Supplied entries below:
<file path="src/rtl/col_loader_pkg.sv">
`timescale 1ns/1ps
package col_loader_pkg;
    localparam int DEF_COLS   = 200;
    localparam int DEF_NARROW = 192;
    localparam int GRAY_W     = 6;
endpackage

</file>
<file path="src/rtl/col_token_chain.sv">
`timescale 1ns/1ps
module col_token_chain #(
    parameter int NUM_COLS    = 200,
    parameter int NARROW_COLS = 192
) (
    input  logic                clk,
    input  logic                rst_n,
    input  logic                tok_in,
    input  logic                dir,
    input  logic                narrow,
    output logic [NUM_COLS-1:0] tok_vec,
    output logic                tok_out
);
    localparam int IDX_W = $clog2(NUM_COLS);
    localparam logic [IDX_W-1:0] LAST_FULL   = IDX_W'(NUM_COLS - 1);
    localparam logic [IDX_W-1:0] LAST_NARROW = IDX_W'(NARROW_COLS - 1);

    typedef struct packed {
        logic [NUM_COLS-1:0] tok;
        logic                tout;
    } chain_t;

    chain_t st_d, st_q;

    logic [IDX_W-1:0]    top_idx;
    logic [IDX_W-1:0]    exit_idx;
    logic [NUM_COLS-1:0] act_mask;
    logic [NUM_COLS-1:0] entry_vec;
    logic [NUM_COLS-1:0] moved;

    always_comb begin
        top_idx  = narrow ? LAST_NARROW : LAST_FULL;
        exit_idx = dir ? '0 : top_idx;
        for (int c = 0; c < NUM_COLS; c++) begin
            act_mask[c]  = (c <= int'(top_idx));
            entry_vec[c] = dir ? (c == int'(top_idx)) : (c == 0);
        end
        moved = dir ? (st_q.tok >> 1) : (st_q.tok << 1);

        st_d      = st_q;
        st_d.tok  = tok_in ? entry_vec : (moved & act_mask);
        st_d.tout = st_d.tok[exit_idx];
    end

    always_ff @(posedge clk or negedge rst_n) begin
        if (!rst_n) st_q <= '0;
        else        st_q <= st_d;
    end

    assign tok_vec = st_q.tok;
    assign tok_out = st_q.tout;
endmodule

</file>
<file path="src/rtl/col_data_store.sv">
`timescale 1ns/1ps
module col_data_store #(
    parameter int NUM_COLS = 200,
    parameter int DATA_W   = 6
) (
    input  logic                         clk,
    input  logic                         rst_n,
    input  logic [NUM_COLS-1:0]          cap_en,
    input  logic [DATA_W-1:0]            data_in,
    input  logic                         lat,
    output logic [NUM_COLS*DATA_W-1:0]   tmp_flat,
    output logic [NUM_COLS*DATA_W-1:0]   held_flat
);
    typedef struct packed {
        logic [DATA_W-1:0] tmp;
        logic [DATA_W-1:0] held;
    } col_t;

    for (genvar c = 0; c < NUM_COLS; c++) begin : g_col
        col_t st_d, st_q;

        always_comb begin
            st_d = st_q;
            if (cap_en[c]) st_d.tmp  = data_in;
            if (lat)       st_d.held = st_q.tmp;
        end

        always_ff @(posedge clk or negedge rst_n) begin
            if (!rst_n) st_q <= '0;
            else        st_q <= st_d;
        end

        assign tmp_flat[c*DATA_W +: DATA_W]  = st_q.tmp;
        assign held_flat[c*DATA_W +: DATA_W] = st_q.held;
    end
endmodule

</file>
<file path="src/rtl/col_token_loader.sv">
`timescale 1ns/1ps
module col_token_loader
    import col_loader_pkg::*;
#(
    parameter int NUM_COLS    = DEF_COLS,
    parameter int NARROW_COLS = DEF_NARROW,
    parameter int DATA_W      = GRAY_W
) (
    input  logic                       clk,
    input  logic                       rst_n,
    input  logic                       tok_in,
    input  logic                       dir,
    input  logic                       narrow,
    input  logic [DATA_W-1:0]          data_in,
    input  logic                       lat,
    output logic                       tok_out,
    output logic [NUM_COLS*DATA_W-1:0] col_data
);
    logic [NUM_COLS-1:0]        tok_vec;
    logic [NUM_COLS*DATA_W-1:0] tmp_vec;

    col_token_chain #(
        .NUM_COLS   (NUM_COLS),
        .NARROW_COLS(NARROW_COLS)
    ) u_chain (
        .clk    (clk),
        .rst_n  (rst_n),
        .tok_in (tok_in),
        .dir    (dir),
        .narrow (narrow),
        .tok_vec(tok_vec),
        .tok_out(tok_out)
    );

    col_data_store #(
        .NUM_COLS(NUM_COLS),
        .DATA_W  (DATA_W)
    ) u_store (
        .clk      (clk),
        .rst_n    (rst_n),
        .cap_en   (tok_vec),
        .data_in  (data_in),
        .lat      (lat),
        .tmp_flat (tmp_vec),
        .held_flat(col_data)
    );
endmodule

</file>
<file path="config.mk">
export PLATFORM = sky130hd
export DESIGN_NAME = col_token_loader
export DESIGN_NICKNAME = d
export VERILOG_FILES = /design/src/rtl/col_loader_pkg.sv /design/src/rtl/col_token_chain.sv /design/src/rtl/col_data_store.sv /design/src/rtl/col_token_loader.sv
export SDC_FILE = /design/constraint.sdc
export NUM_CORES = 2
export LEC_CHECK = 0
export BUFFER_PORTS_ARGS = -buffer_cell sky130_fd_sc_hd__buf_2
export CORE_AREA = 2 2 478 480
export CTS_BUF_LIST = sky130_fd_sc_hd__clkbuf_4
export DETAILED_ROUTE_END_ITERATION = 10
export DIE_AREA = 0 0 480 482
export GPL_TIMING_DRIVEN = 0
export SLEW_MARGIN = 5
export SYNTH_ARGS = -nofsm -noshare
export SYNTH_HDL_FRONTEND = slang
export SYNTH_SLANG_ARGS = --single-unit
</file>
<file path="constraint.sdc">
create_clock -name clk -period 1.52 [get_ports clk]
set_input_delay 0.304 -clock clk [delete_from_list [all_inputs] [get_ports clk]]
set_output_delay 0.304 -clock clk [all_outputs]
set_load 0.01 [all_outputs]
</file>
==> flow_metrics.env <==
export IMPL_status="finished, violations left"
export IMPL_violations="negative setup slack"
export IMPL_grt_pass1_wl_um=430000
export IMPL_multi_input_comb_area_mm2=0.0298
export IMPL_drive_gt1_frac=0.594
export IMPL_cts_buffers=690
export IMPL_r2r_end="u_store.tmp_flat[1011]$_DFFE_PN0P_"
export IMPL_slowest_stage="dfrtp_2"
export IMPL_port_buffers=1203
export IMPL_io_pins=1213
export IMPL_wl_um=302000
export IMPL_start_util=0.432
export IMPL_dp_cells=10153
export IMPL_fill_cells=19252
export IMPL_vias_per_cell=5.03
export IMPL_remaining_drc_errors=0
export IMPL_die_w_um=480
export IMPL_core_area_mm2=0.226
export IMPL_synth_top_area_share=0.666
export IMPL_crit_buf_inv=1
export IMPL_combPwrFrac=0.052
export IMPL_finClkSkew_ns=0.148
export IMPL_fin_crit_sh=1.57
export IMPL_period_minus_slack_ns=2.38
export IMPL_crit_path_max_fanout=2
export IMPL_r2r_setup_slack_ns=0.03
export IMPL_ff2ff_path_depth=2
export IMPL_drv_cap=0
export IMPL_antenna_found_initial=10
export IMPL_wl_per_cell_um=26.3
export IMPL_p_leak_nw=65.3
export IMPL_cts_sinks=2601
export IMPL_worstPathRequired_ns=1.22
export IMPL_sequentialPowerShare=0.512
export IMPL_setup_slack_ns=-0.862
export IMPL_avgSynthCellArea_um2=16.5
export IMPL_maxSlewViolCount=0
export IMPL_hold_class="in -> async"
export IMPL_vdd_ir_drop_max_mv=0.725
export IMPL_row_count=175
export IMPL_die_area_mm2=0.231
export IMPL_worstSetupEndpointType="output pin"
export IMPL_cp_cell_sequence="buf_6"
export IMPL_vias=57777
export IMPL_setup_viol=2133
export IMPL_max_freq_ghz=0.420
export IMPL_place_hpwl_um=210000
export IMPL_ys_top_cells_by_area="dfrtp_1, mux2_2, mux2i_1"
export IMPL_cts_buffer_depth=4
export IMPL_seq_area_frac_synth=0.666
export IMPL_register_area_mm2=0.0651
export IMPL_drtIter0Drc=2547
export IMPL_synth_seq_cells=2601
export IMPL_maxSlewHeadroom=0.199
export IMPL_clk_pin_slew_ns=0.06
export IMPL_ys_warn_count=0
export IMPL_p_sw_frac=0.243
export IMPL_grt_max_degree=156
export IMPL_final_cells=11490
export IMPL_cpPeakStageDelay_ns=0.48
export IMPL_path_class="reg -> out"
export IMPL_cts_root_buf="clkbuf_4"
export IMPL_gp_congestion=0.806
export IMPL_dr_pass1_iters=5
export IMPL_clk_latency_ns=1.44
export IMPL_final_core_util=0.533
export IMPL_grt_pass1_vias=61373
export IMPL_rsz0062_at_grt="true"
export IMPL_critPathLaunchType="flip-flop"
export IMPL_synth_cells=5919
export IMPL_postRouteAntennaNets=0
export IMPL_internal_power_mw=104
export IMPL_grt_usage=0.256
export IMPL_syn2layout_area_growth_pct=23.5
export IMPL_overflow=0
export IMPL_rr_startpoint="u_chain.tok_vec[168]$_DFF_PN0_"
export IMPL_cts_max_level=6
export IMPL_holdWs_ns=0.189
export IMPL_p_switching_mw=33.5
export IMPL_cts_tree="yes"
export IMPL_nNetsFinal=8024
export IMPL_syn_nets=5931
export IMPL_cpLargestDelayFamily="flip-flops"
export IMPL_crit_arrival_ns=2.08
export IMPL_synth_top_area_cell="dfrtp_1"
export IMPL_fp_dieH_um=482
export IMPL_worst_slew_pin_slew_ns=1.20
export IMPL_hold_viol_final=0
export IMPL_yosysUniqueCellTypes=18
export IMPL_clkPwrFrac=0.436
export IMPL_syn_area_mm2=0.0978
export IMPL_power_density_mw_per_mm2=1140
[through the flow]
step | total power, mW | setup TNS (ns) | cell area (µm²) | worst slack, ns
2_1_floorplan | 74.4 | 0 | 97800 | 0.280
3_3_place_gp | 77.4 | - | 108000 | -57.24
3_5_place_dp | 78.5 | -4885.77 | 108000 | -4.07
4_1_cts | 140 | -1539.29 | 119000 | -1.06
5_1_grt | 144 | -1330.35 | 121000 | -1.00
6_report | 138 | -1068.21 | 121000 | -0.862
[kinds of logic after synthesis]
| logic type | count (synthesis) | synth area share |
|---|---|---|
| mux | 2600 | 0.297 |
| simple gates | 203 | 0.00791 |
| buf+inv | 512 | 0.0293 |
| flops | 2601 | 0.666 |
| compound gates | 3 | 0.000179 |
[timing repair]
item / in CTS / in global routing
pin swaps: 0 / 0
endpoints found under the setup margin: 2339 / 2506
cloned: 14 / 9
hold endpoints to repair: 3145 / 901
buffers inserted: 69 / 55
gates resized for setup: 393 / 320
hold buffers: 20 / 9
End of Supplied entries.
Supplied entries below:
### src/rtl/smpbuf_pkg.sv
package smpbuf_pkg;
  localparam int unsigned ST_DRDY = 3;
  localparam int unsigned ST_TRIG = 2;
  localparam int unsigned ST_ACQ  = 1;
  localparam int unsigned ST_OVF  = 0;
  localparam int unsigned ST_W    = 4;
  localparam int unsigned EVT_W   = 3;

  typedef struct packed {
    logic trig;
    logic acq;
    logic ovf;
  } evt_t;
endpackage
End of Supplied entries.
Task to complete>
Look over the data and work out how many lines include the word "localparam"; reply with the number only.

Reply>
12